O Estado de S. Paulo

Busca por estilo de vida mais saudável pressiona indústria de alimentos no País

Estratégia. Consumo de refrigeran­te e doces no Brasil está em queda e deve chegar a 2022 cerca de 20% abaixo do nível de 2012; para não perder vendas, multinacio­nais estão ampliando portfólio de produtos e mudando fórmulas de antigos campeões de venda

- Fernando Scheller

A mudança no perfil de consumo de alimentos e bebidas se tornou um desafio para as grandes indústrias desses setores – lá fora e aqui no Brasil.

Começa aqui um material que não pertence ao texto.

File: src/rtl/fifo_dma_lock_arbiter_macros.svh
// ----------------------------------------------------------------------------
// fifo_dma_lock_arbiter_macros.svh
// assertion helpers for the dma lock arbiter
// ----------------------------------------------------------------------------
`ifndef FIFO_DMA_LOCK_ARBITER_MACROS_SVH
`define FIFO_DMA_LOCK_ARBITER_MACROS_SVH

// same-cycle implication, checked out of reset
`define FDLA_ASSERT_NOW(label, ante, cons, msg) \
  label: assert property (@(posedge clk) disable iff (!rst_n) (ante) |-> (cons)) \
    else $error(msg);

// next-cycle implication, checked out of reset
`define FDLA_ASSERT_NEXT(label, ante, cons, msg) \
  label: assert property (@(posedge clk) disable iff (!rst_n) (ante) |=> (cons)) \
    else $error(msg);

`endif

File: src/rtl/fdla_pkg.sv
// ----------------------------------------------------------------------------
// fdla_pkg
// shared types, codes and a ring helper for the dma lock arbiter
// ----------------------------------------------------------------------------
`default_nettype none

package fdla_pkg;

  // queue geometry
  localparam int QUEUE_DEPTH = 16;
  localparam int PTR_W       = (QUEUE_DEPTH > 1) ? $clog2(QUEUE_DEPTH) : 1;
  localparam int CNT_W       = $clog2(QUEUE_DEPTH + 1);
  localparam int ID_W        = 4;
  localparam int ENTRY_W     = ID_W + 1;

  typedef logic [PTR_W-1:0]   ptr_t;
  typedef logic [CNT_W-1:0]   cnt_t;
  typedef logic [ID_W-1:0]    id_t;
  typedef logic [ENTRY_W-1:0] entry_t;

  // action codes
  typedef enum logic [1:0] {
    ACT_GRAB = 2'd0,
    ACT_FREE = 2'd1,
    ACT_IRQ  = 2'd2,
    ACT_NOP  = 2'd3
  } action_t;

  // status codes
  typedef enum logic [1:0] {
    ST_OK       = 2'd0,
    ST_FULL     = 2'd1,
    ST_EMPTY    = 2'd2,
    ST_NOTOWNER = 2'd3
  } status_t;

  // notify codes for a new owner
  localparam logic [1:0] NOTE_DIRECT   = 2'd0;
  localparam logic [1:0] NOTE_WAKE     = 2'd1;
  localparam logic [1:0] NOTE_CALLBACK = 2'd2;

  // control states
  typedef enum logic {
    ARB_IDLE = 1'b0,
    ARB_EXEC = 1'b1
  } arb_state_t;

  // ring position ptr + off, off below the depth
  function automatic ptr_t ring_add(input ptr_t ptr, input cnt_t off);
    logic [CNT_W:0] sum;
    sum = (CNT_W+1)'(ptr) + (CNT_W+1)'(off);
    if (sum >= (CNT_W+1)'(QUEUE_DEPTH)) begin
      sum = sum - (CNT_W+1)'(QUEUE_DEPTH);
    end
    return sum[PTR_W-1:0];
  endfunction

endpackage

`default_nettype wire

File: src/rtl/fifo_dma_lock_arbiter.sv
// ----------------------------------------------------------------------------
// fifo_dma_lock_arbiter
// first-come lock queue for a shared dma engine, kept in a ring ram
// ----------------------------------------------------------------------------
// a result is registered from the latched request in the exec state, which waits
//   while the last result is unaccepted; no new request is taken before its commit,
//   and the registered ram read of the head and next queue entries precedes each update
// reset: synchronous active low, clears head, count, state and output valid;
//   the queue ram is not cleared, only live entries are ever read
`default_nettype none

`include "fifo_dma_lock_arbiter_macros.svh"

module fifo_dma_lock_arbiter (
  input  wire logic                clk,
  input  wire logic                rst_n,
  // input channel
  input  wire logic                in_valid,
  output logic                     in_ready,
  input  wire logic [1:0]          in_action,
  input  wire logic [3:0]          in_requester_id,
  input  wire logic                in_has_callback,
  input  wire logic                in_return_direct,
  // result channel
  output logic                     out_valid,
  input  wire logic                out_ready,
  output logic [1:0]               out_status,
  output logic                     out_grant_valid,
  output logic [3:0]               out_grant_id,
  output logic [1:0]               out_grant_notify,
  output logic                     out_irq_valid,
  output logic [3:0]               out_irq_owner,
  output logic                     out_others_waiting,
  output logic [4:0]               out_queue_count
);
  import fdla_pkg::*;

  // control state
  arb_state_t state_r, state_nxt;
  ptr_t       head_r, head_nxt;
  cnt_t       cnt_r, cnt_nxt;
  logic       out_valid_r;

  // latched request
  action_t    act_r;
  id_t        id_r;
  logic       cb_r;
  logic       rdir_r;

  // queue ram and its registered read ports
  entry_t     mem [QUEUE_DEPTH];
  entry_t     rd_head_r;
  entry_t     rd_next_r;
  logic       wr_en;
  ptr_t       wr_addr;
  entry_t     wr_data;

  // fsm outputs
  logic       accept;
  logic       commit;

  // result being formed
  status_t    res_status;
  logic       res_gvalid;
  id_t        res_gid;
  logic [1:0] res_gnote;
  logic       res_ivalid;
  id_t        res_iowner;

  // output registers
  logic [1:0] status_r;
  logic       gvalid_r;
  id_t        gid_r;
  logic [1:0] gnote_r;
  logic       ivalid_r;
  id_t        iowner_r;
  logic       others_r;
  logic [4:0] qcount_r;

  // next state
  always_comb begin
    state_nxt = state_r;
    case (state_r)
      ARB_IDLE: begin
        if (in_valid) state_nxt = ARB_EXEC;
      end
      ARB_EXEC: begin
        if (!out_valid_r || out_ready) state_nxt = ARB_IDLE;
      end
      default: state_nxt = ARB_IDLE;
    endcase
  end

  // fsm outputs
  always_comb begin
    in_ready = 1'b0;
    commit   = 1'b0;
    case (state_r)
      ARB_IDLE: in_ready = 1'b1;
      ARB_EXEC: commit   = !out_valid_r || out_ready;
      default: begin
        in_ready = 1'b0;
        commit   = 1'b0;
      end
    endcase
  end

  assign accept = in_valid && in_ready;

  always_ff @(posedge clk) begin
    if (!rst_n) begin
      state_r <= ARB_IDLE;
    end else begin
      state_r <= state_nxt;
    end
  end

  // capture the request on an input transfer
  always_ff @(posedge clk) begin
    if (accept) begin
      act_r  <= action_t'(in_action);
      id_r   <= in_requester_id;
      cb_r   <= in_has_callback;
      rdir_r <= in_return_direct;
    end
  end

  // queue ram: one write port, head and next read ports
  always_ff @(posedge clk) begin
    if (wr_en) begin
      mem[wr_addr] <= wr_data;
    end
    rd_head_r <= mem[head_r];
    rd_next_r <= mem[ring_add(head_r, CNT_W'(1))];
  end

  // update of the queue and the result
  always_comb begin
    head_nxt   = head_r;
    cnt_nxt    = cnt_r;
    wr_en      = 1'b0;
    wr_addr    = ring_add(head_r, cnt_r);
    wr_data    = {cb_r, id_r};
    res_status = ST_OK;
    res_gvalid = 1'b0;
    res_gid    = '0;
    res_gnote  = NOTE_DIRECT;
    res_ivalid = 1'b0;
    res_iowner = '0;
    case (act_r)
      ACT_GRAB: begin
        if (cnt_r == CNT_W'(QUEUE_DEPTH)) begin
          res_status = ST_FULL;
        end else begin
          wr_en   = commit;
          cnt_nxt = cnt_r + CNT_W'(1);
          if (cnt_r == '0) begin
            res_gvalid = 1'b1;
            res_gid    = id_r;
            res_gnote  = (rdir_r || !cb_r) ? NOTE_DIRECT : NOTE_CALLBACK;
          end
        end
      end
      ACT_FREE: begin
        if (cnt_r == '0) begin
          res_status = ST_EMPTY;
        end else begin
          if (rd_head_r[ID_W-1:0] != id_r) res_status = ST_NOTOWNER;
          head_nxt = ring_add(head_r, CNT_W'(1));
          cnt_nxt  = cnt_r - CNT_W'(1);
          if (cnt_r != CNT_W'(1)) begin
            res_gvalid = 1'b1;
            res_gid    = rd_next_r[ID_W-1:0];
            res_gnote  = rd_next_r[ID_W] ? NOTE_CALLBACK : NOTE_WAKE;
          end
        end
      end
      ACT_IRQ: begin
        if (cnt_r != '0) begin
          res_ivalid = 1'b1;
          res_iowner = rd_head_r[ID_W-1:0];
        end
      end
      default: begin
        res_status = ST_OK;
      end
    endcase
  end

  // head and count registers
  always_ff @(posedge clk) begin
    if (!rst_n) begin
      head_r <= '0;
      cnt_r  <= '0;
    end else if (commit) begin
      head_r <= head_nxt;
      cnt_r  <= cnt_nxt;
    end
  end

  // result register
  always_ff @(posedge clk) begin
    if (!rst_n) begin
      out_valid_r <= 1'b0;
    end else if (commit) begin
      out_valid_r <= 1'b1;
    end else if (out_ready) begin
      out_valid_r <= 1'b0;
    end
  end

  always_ff @(posedge clk) begin
    if (commit) begin
      status_r <= res_status;
      gvalid_r <= res_gvalid;
      gid_r    <= res_gid;
      gnote_r  <= res_gnote;
      ivalid_r <= res_ivalid;
      iowner_r <= res_iowner;
      others_r <= cnt_nxt > CNT_W'(1);
      qcount_r <= 5'((CNT_W+5)'(cnt_nxt));
    end
  end

  assign out_valid          = out_valid_r;
  assign out_status         = status_r;
  assign out_grant_valid    = gvalid_r;
  assign out_grant_id       = gid_r;
  assign out_grant_notify   = gnote_r;
  assign out_irq_valid      = ivalid_r;
  assign out_irq_owner      = iowner_r;
  assign out_others_waiting = others_r;
  assign out_queue_count    = qcount_r;

  // checks
  `FDLA_ASSERT_NOW(a_cnt_bound, 1'b1, cnt_r <= CNT_W'(QUEUE_DEPTH), "queue count above depth")
  `FDLA_ASSERT_NOW(a_grant_irq_excl, out_valid && out_grant_valid, !out_irq_valid,
    "grant and interrupt in one result")
  `FDLA_ASSERT_NEXT(a_accept_exec, accept, state_r == ARB_EXEC, "transfer not followed by exec")
  `FDLA_ASSERT_NOW(a_head_moves_on_free, !$stable(head_r),
    $past(commit) && $past(act_r) == ACT_FREE, "head moved without a free")

endmodule

`default_nettype wire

Segundo a consultori­a Euromonito­r, o consumo de refrigeran­tes no mercado brasileiro projetado para 2022 estará 20,3% abaixo do que se via em 2012. Na mesma comparação, a demanda por chicletes terá queda de 20,9%, enquanto a categoria geral de doces vai recuar 19,6%. A indústria que se expandiu com o desejo do brasileiro de experiment­ar novas categorias agora está sendo obrigada a se adaptar a novos tempos, em que o apelo saudável será o nome do jogo.

Isso vai se refletir tanto no cresciment­o de certos tipos de produtos processado­s – como as bebidas à base de água de coco e os salgadinho­s feitos de cenoura e batata-doce, por exemplo – quanto no retorno aos alimentos frescos.

A mudança de mentalidad­e, que já é realidade na Europa e nos EUA, obrigou as grandes indústrias de alimentos a rever estratégia­s. Gigantes como Pepsico, Unilever, Coca-Cola, Ambev e Nestlé se movimentam em diferentes frentes para convencer os consumidor­es de que seus produtos não são potenciais riscos à saúde.

Entre as estratégia­s adotadas para se adequar à nova realidade estão mudanças em fórmulas de produtos (com versões com menos açúcar e gorduras), redução de embalagens (para controlar a quantidade consumida) e a aquisição de marcas menores que já nasceram direcionad­as ao apelo saudável (leia mais na página B4).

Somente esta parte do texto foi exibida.